July 1965 had brought a steady escalation to the Vietnam War. Despite promising not to send “American boys to do Asian boy’s work,” Lyndon Johnson increased the draft from 17,000 per month to 35,000. The Students for a Democratic Society (SDS) responded to Lyndon Johnson’s broken peace promises by launching the campus anti-war movement. For the first time, college students were likely to know someone who has been drafted or to be drafted themselves; this led to protests in the form of teach-ins. Students would occupy college administration buildings with the focus of educating each other. This new, personal stake in the war drove the desire to know exactly what it was about. And the more time spent dedicated to studying the war, the more atrocities of American imperialism were revealed for these students.

640px Draft card burning NYC 1967

From the public domain newsreel footage of Universal News, given into public domain by MCA in 1976. The footage shows an anti-war protest in New York City in 1967.

An American Political Science Review piece looked back and recognized that statistically, “Males holding lower draft numbers became more antiwar, more liberal, and more Democratic in their voting compared to those whose high numbers protected them from the draft”. Unique to this time, students who started with a liberal or a conservative viewpoint were likely to pivot to historically leftist antiwar and anti-government sentiments. “The recipients of these life changing lottery treatments were young men of a politically impressionable age. [This] provided the rare potential for major transformations of political attitudes as a response to the actions of the government.” Many college students were able to get educational deferments but the prospect of their deferments being lifted loomed close enough to shift their opinions about the war. This policy affecting people’s lives was visible, tangible, large, and certain. With these qualifiers, the draft had the ability to change people’s political opinions. 

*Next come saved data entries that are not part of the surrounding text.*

==> src/rtl/arb_pkg.sv <==
// -----------------------------------------------------------------------------
// arb_pkg
//   Shared types and constants for the result arbiter slice.
//   - state_t : arbiter FSM state (IDLE, BUSY)
//   - N_REQ   : number of requesters
//   - SEL_W   : width of a requester index
//   - DATA_W  : width of one requester's result
//   - next_ptr: round-robin successor of an index, wrapping N_REQ-1 -> 0
// -----------------------------------------------------------------------------
package arb_pkg;

  localparam int unsigned N_REQ  = 8;
  localparam int unsigned SEL_W  = 3;
  localparam int unsigned DATA_W = 2;

  typedef enum logic {
    IDLE = 1'b0,
    BUSY = 1'b1
  } state_t;

  // N_REQ is a power of two, so the natural SEL_W-bit wrap is the modulo.
  function automatic logic [SEL_W-1:0] next_ptr(input logic [SEL_W-1:0] sel);
    return sel + 1'b1;
  endfunction

endpackage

In 1972, Nixon ended the draft not necessarily in sympathy with protesters outraged by the injustice of it, but in spite of them. He understood that without the threat of being drafted, middle class people would go back to their lives and anti-war protests would suffer. Nixon’s legacy of a selective service military in place of conscription was put on display when the US invaded Afghanistan in 2001. By setting up shop in poor neighborhoods and offering attractive benefits like free college, US Military recruiters were able to coerce working-class boys into joining the service. Middle class people are antiwar insofar that as long as they have any other opportunity, they will not join the armed forces.

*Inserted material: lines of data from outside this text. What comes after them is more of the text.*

<file path="src/rtl/id_fifo_decode_if.sv">
// Fetch-to-issue bundle for id_fifo_decode: IF push side, regfile read ports,
// ID/EX issue side and status counters.
//   master : environment (IF stage, regfile, ID/EX, flush source)
//   slave  : the decode queue itself
interface id_fifo_decode_if #(
  parameter int unsigned XLEN  = 32,
  parameter int unsigned DEPTH = 4,
  parameter int unsigned CNT_W = 16
);
  localparam int unsigned OCC_W = $clog2(DEPTH) + 1;

  // IF push side
  logic             in_valid_i;
  logic             in_ready_o;
  logic [XLEN-1:0]  in_pc_i;
  logic [31:0]      in_inst_i;
  logic             flush_i;

  // regfile read ports
  logic             reg1_read_o;
  logic [4:0]       reg1_addr_o;
  logic [XLEN-1:0]  reg1_data_i;
  logic             reg1_suc;
  logic             reg2_read_o;
  logic [4:0]       reg2_addr_o;
  logic [XLEN-1:0]  reg2_data_i;
  logic             reg2_suc;

  // ID/EX issue side
  logic             issue_valid_o;
  logic             issue_ready_i;
  logic [XLEN-1:0]  pc_o;
  logic [6:0]       aluop_o;
  logic [2:0]       alufunct3_o;
  logic [6:0]       alufunct7_o;
  logic [XLEN-1:0]  reg1_o;
  logic [XLEN-1:0]  reg2_o;
  logic [XLEN-1:0]  imm_o;
  logic             wreg_o;
  logic [4:0]       wd_o;

  // redirect and status
  logic             jump_o;
  logic [XLEN-1:0]  jpc_o;
  logic [OCC_W-1:0] count_o;
  logic [CNT_W-1:0] stall_cnt_o;

  modport master (
    output in_valid_i, in_pc_i, in_inst_i, flush_i,
           reg1_data_i, reg1_suc, reg2_data_i, reg2_suc, issue_ready_i,
    input  in_ready_o, reg1_read_o, reg1_addr_o, reg2_read_o, reg2_addr_o,
           issue_valid_o, pc_o, aluop_o, alufunct3_o, alufunct7_o,
           reg1_o, reg2_o, imm_o, wreg_o, wd_o,
           jump_o, jpc_o, count_o, stall_cnt_o
  );

  modport slave (
    input  in_valid_i, in_pc_i, in_inst_i, flush_i,
           reg1_data_i, reg1_suc, reg2_data_i, reg2_suc, issue_ready_i,
    output in_ready_o, reg1_read_o, reg1_addr_o, reg2_read_o, reg2_addr_o,
           issue_valid_o, pc_o, aluop_o, alufunct3_o, alufunct7_o,
           reg1_o, reg2_o, imm_o, wreg_o, wd_o,
           jump_o, jpc_o, count_o, stall_cnt_o
  );
endinterface

</file>
<file path="src/rtl/id_fifo_decode.sv">
// Queued decode stage between IF and ID/EX. Buffers {pc, inst} pairs in a
// DEPTH-entry ring, decodes the head combinationally (RV32I formats), reads
// operands through the regfile ports and issues under valid/ready. JAL, JALR
// and taken branches redirect fetch in the pop cycle and discard the queue.
// Ports:
//   clk, rst  : clock, asynchronous active-low reset
//   bus       : id_fifo_decode_if slave (push, regfile, issue, redirect, status)
module id_fifo_decode #(
  parameter int unsigned XLEN  = 32,
  parameter int unsigned DEPTH = 4,
  parameter int unsigned CNT_W = 16
) (
  input  logic            clk,
  input  logic            rst,
  id_fifo_decode_if.slave bus
);
  localparam int unsigned PTR_W = $clog2(DEPTH);
  localparam int unsigned OCC_W = PTR_W + 1;

  localparam logic [6:0] OP_R      = 7'b0110011;
  localparam logic [6:0] OP_IMM    = 7'b0010011;
  localparam logic [6:0] OP_LOAD   = 7'b0000011;
  localparam logic [6:0] OP_STORE  = 7'b0100011;
  localparam logic [6:0] OP_BRANCH = 7'b1100011;
  localparam logic [6:0] OP_JALR   = 7'b1100111;
  localparam logic [6:0] OP_JAL    = 7'b1101111;
  localparam logic [6:0] OP_LUI    = 7'b0110111;
  localparam logic [6:0] OP_AUIPC  = 7'b0010111;

  typedef enum logic [2:0] {FMT_R, FMT_I, FMT_S, FMT_B, FMT_U, FMT_J} fmt_e;

  logic [XLEN-1:0]  pc_q   [DEPTH];
  logic [XLEN-1:0]  pc_d   [DEPTH];
  logic [31:0]      inst_q [DEPTH];
  logic [31:0]      inst_d [DEPTH];
  logic [PTR_W-1:0] head_q, head_d, tail_q, tail_d;
  logic [OCC_W-1:0] count_q, count_d;
  logic [CNT_W-1:0] stall_q, stall_d;

  logic            empty, push, pop, kill, ops_ready, issue_valid, jump;
  logic            rd1, rd2, wreg, br_cond, xfer;
  logic [31:0]     hd_inst, imm32;
  logic [6:0]      opcode;
  logic [XLEN-1:0] hd_pc, imm, target, jalr_sum;
  fmt_e            fmt;

  assign empty       = (count_q == '0);
  assign ops_ready   = (!bus.reg1_read_o || bus.reg1_suc) && (!bus.reg2_read_o || bus.reg2_suc);
  assign issue_valid = !empty && ops_ready && !bus.flush_i;
  assign pop         = issue_valid && bus.issue_ready_i;
  assign jump        = pop && xfer;
  // Full-queue ready depends only on occupancy, never on a same-cycle pop.
  assign push        = bus.in_valid_i && bus.in_ready_o;
  assign kill        = bus.flush_i || jump;

  // Head decode: format, write-back flag and immediate.
  always_comb begin
    hd_inst = empty ? 32'h0 : inst_q[head_q];
    hd_pc   = empty ? '0 : pc_q[head_q];
    opcode  = hd_inst[6:0];
    fmt     = FMT_I;
    wreg    = 1'b1;
    case (opcode)
      OP_R:                     fmt = FMT_R;
      OP_IMM, OP_LOAD, OP_JALR: fmt = FMT_I;
      OP_STORE:  begin fmt = FMT_S; wreg = 1'b0; end
      OP_BRANCH: begin fmt = FMT_B; wreg = 1'b0; end
      OP_LUI, OP_AUIPC:         fmt = FMT_U;
      OP_JAL:                   fmt = FMT_J;
      default:                  fmt = FMT_I;   // unknown opcodes behave as I-type
    endcase
    imm32 = 32'h0;
    case (fmt)
      FMT_I: imm32 = {{20{hd_inst[31]}}, hd_inst[31:20]};
      FMT_S: imm32 = {{20{hd_inst[31]}}, hd_inst[31:25], hd_inst[11:7]};
      FMT_B: imm32 = {{20{hd_inst[31]}}, hd_inst[7], hd_inst[30:25], hd_inst[11:8], 1'b0};
      FMT_U: imm32 = {hd_inst[31:12], 12'h0};
      FMT_J: imm32 = {{12{hd_inst[31]}}, hd_inst[19:12], hd_inst[20], hd_inst[30:21], 1'b0};
      default: imm32 = 32'h0;
    endcase
    imm = XLEN'($signed(imm32));
    rd1 = (fmt != FMT_U) && (fmt != FMT_J);
    rd2 = (fmt == FMT_R) || (fmt == FMT_S) || (fmt == FMT_B);
  end

  // Regfile ports and issue bundle; everything is zero while the queue is empty.
  always_comb begin
    bus.reg1_read_o   = !empty && rd1;
    bus.reg2_read_o   = !empty && rd2;
    bus.reg1_addr_o   = bus.reg1_read_o ? hd_inst[19:15] : 5'd0;
    bus.reg2_addr_o   = bus.reg2_read_o ? hd_inst[24:20] : 5'd0;
    bus.reg1_o        = empty ? '0 : (rd1 ? bus.reg1_data_i : imm);
    bus.reg2_o        = empty ? '0 : (rd2 ? bus.reg2_data_i : imm);
    bus.imm_o         = empty ? '0 : imm;
    bus.pc_o          = hd_pc;
    bus.aluop_o       = opcode;
    bus.alufunct3_o   = (fmt == FMT_U || fmt == FMT_J) ? 3'd0 : hd_inst[14:12];
    bus.alufunct7_o   = (fmt == FMT_R) ? hd_inst[31:25] : 7'd0;
    bus.wreg_o        = !empty && wreg;
    bus.wd_o          = bus.wreg_o ? hd_inst[11:7] : 5'd0;
    bus.issue_valid_o = issue_valid;
    bus.in_ready_o    = (count_q < OCC_W'(DEPTH));
    bus.count_o       = count_q;
    bus.stall_cnt_o   = stall_q;
  end

  // Control transfer resolution; only acted on in the pop cycle.
  always_comb begin
    br_cond  = 1'b0;
    case (hd_inst[14:12])
      3'b000:  br_cond = (bus.reg1_data_i == bus.reg2_data_i);
      3'b001:  br_cond = (bus.reg1_data_i != bus.reg2_data_i);
      3'b100:  br_cond = ($signed(bus.reg1_data_i) <  $signed(bus.reg2_data_i));
      3'b101:  br_cond = ($signed(bus.reg1_data_i) >= $signed(bus.reg2_data_i));
      3'b110:  br_cond = (bus.reg1_data_i <  bus.reg2_data_i);
      3'b111:  br_cond = (bus.reg1_data_i >= bus.reg2_data_i);
      default: br_cond = 1'b0;
    endcase
    jalr_sum = bus.reg1_data_i + imm;
    xfer     = 1'b0;
    target   = hd_pc + imm;
    case (opcode)
      OP_JAL:    xfer = 1'b1;
      OP_JALR: begin
        xfer   = 1'b1;
        target = jalr_sum & {{(XLEN-1){1'b1}}, 1'b0};
      end
      OP_BRANCH: xfer = br_cond;
      default:   xfer = 1'b0;
    endcase
    bus.jump_o = jump;
    bus.jpc_o  = jump ? target : '0;
  end

  // Next-state: pointers, occupancy, storage and the saturating stall counter.
  always_comb begin
    head_d  = head_q;
    tail_d  = tail_q;
    count_d = count_q;
    stall_d = stall_q;
    pc_d    = pc_q;
    inst_d  = inst_q;
    if (kill) begin
      head_d  = '0;
      tail_d  = '0;
      count_d = '0;
    end else begin
      if (push) begin
        pc_d[tail_q]   = bus.in_pc_i;
        inst_d[tail_q] = bus.in_inst_i;
        tail_d         = tail_q + PTR_W'(1);
      end
      if (pop) head_d = head_q + PTR_W'(1);
      count_d = count_q + OCC_W'(push) - OCC_W'(pop);
    end
    if (!empty && !ops_ready && (stall_q != '1)) stall_d = stall_q + CNT_W'(1);
  end

  // Control state with asynchronous clear.
  always_ff @(posedge clk or negedge rst) begin
    if (!rst) begin
      head_q  <= '0;
      tail_q  <= '0;
      count_q <= '0;
      stall_q <= '0;
    end else begin
      head_q  <= head_d;
      tail_q  <= tail_d;
      count_q <= count_d;
      stall_q <= stall_d;
    end
  end

  // Entry storage; contents are only observed through occupancy, so no reset.
  always_ff @(posedge clk) begin
    pc_q   <= pc_d;
    inst_q <= inst_d;
  end
endmodule

</file>
<file path="src/flat_wrapper.sv">
// flat-port wrapper written by rule: the top's interface ports become plain ports
module id_fifo_decode_flat 
#(
  parameter int unsigned XLEN  = 32,
  parameter int unsigned DEPTH = 4,
  parameter int unsigned CNT_W = 16
)
  (clk, rst, bus_in_valid_i, bus_in_pc_i, bus_in_inst_i, bus_flush_i, bus_reg1_data_i, bus_reg1_suc, bus_reg2_data_i, bus_reg2_suc, bus_issue_ready_i, bus_in_ready_o, bus_reg1_read_o, bus_reg1_addr_o, bus_reg2_read_o, bus_reg2_addr_o, bus_issue_valid_o, bus_pc_o, bus_aluop_o, bus_alufunct3_o, bus_alufunct7_o, bus_reg1_o, bus_reg2_o, bus_imm_o, bus_wreg_o, bus_wd_o, bus_jump_o, bus_jpc_o, bus_count_o, bus_stall_cnt_o);
  id_fifo_decode_if #(.XLEN(XLEN), .DEPTH(DEPTH), .CNT_W(CNT_W)) bus_i ();
  input  logic clk;
  input  logic rst;
  input wire logic [$bits(bus_i.in_valid_i)-1:0] bus_in_valid_i;
  input wire logic [$bits(bus_i.in_pc_i)-1:0] bus_in_pc_i;
  input wire logic [$bits(bus_i.in_inst_i)-1:0] bus_in_inst_i;
  input wire logic [$bits(bus_i.flush_i)-1:0] bus_flush_i;
  input wire logic [$bits(bus_i.reg1_data_i)-1:0] bus_reg1_data_i;
  input wire logic [$bits(bus_i.reg1_suc)-1:0] bus_reg1_suc;
  input wire logic [$bits(bus_i.reg2_data_i)-1:0] bus_reg2_data_i;
  input wire logic [$bits(bus_i.reg2_suc)-1:0] bus_reg2_suc;
  input wire logic [$bits(bus_i.issue_ready_i)-1:0] bus_issue_ready_i;
  output wire logic [$bits(bus_i.in_ready_o)-1:0] bus_in_ready_o;
  output wire logic [$bits(bus_i.reg1_read_o)-1:0] bus_reg1_read_o;
  output wire logic [$bits(bus_i.reg1_addr_o)-1:0] bus_reg1_addr_o;
  output wire logic [$bits(bus_i.reg2_read_o)-1:0] bus_reg2_read_o;
  output wire logic [$bits(bus_i.reg2_addr_o)-1:0] bus_reg2_addr_o;
  output wire logic [$bits(bus_i.issue_valid_o)-1:0] bus_issue_valid_o;
  output wire logic [$bits(bus_i.pc_o)-1:0] bus_pc_o;
  output wire logic [$bits(bus_i.aluop_o)-1:0] bus_aluop_o;
  output wire logic [$bits(bus_i.alufunct3_o)-1:0] bus_alufunct3_o;
  output wire logic [$bits(bus_i.alufunct7_o)-1:0] bus_alufunct7_o;
  output wire logic [$bits(bus_i.reg1_o)-1:0] bus_reg1_o;
  output wire logic [$bits(bus_i.reg2_o)-1:0] bus_reg2_o;
  output wire logic [$bits(bus_i.imm_o)-1:0] bus_imm_o;
  output wire logic [$bits(bus_i.wreg_o)-1:0] bus_wreg_o;
  output wire logic [$bits(bus_i.wd_o)-1:0] bus_wd_o;
  output wire logic [$bits(bus_i.jump_o)-1:0] bus_jump_o;
  output wire logic [$bits(bus_i.jpc_o)-1:0] bus_jpc_o;
  output wire logic [$bits(bus_i.count_o)-1:0] bus_count_o;
  output wire logic [$bits(bus_i.stall_cnt_o)-1:0] bus_stall_cnt_o;
  assign bus_i.in_valid_i = bus_in_valid_i;
  assign bus_i.in_pc_i = bus_in_pc_i;
  assign bus_i.in_inst_i = bus_in_inst_i;
  assign bus_i.flush_i = bus_flush_i;
  assign bus_i.reg1_data_i = bus_reg1_data_i;
  assign bus_i.reg1_suc = bus_reg1_suc;
  assign bus_i.reg2_data_i = bus_reg2_data_i;
  assign bus_i.reg2_suc = bus_reg2_suc;
  assign bus_i.issue_ready_i = bus_issue_ready_i;
  assign bus_in_ready_o = bus_i.in_ready_o;
  assign bus_reg1_read_o = bus_i.reg1_read_o;
  assign bus_reg1_addr_o = bus_i.reg1_addr_o;
  assign bus_reg2_read_o = bus_i.reg2_read_o;
  assign bus_reg2_addr_o = bus_i.reg2_addr_o;
  assign bus_issue_valid_o = bus_i.issue_valid_o;
  assign bus_pc_o = bus_i.pc_o;
  assign bus_aluop_o = bus_i.aluop_o;
  assign bus_alufunct3_o = bus_i.alufunct3_o;
  assign bus_alufunct7_o = bus_i.alufunct7_o;
  assign bus_reg1_o = bus_i.reg1_o;
  assign bus_reg2_o = bus_i.reg2_o;
  assign bus_imm_o = bus_i.imm_o;
  assign bus_wreg_o = bus_i.wreg_o;
  assign bus_wd_o = bus_i.wd_o;
  assign bus_jump_o = bus_i.jump_o;
  assign bus_jpc_o = bus_i.jpc_o;
  assign bus_count_o = bus_i.count_o;
  assign bus_stall_cnt_o = bus_i.stall_cnt_o;
  id_fifo_decode #(.XLEN(XLEN), .DEPTH(DEPTH), .CNT_W(CNT_W)) u_core (.clk(clk), .rst(rst), .bus(bus_i));
endmodule
</file>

The sham “War on Terror” did not cause the mass political awakening that Vietnam did. Without the threat of a draft looming in front of middle class young people, it became easier to turn their heads to US imperialism. The teach-ins brought on by the material stakes of the draft were nowhere to be seen and without a populous educating themselves about the realities of war, it became accepted during the unjustified Iraq and Afghan wars. This is also why in a growing atmosphere of culture wars instead of material politics people are less likely to change political parties or seriously shift their perspective. Without policies affecting their lives in a tangible way, it becomes harder to galvanize mass engagement of the population that the Vietnam draft brought on. This is not to say that the draft should be brought back, but that it is now more important than ever for anti-war organizers to focus their energies on developing new ways to rouse the public in such atmospheres. Because unfortunately, it is much easier to fight an unjust war when the government doesn’t have to sell it to citizens who hold real stakes.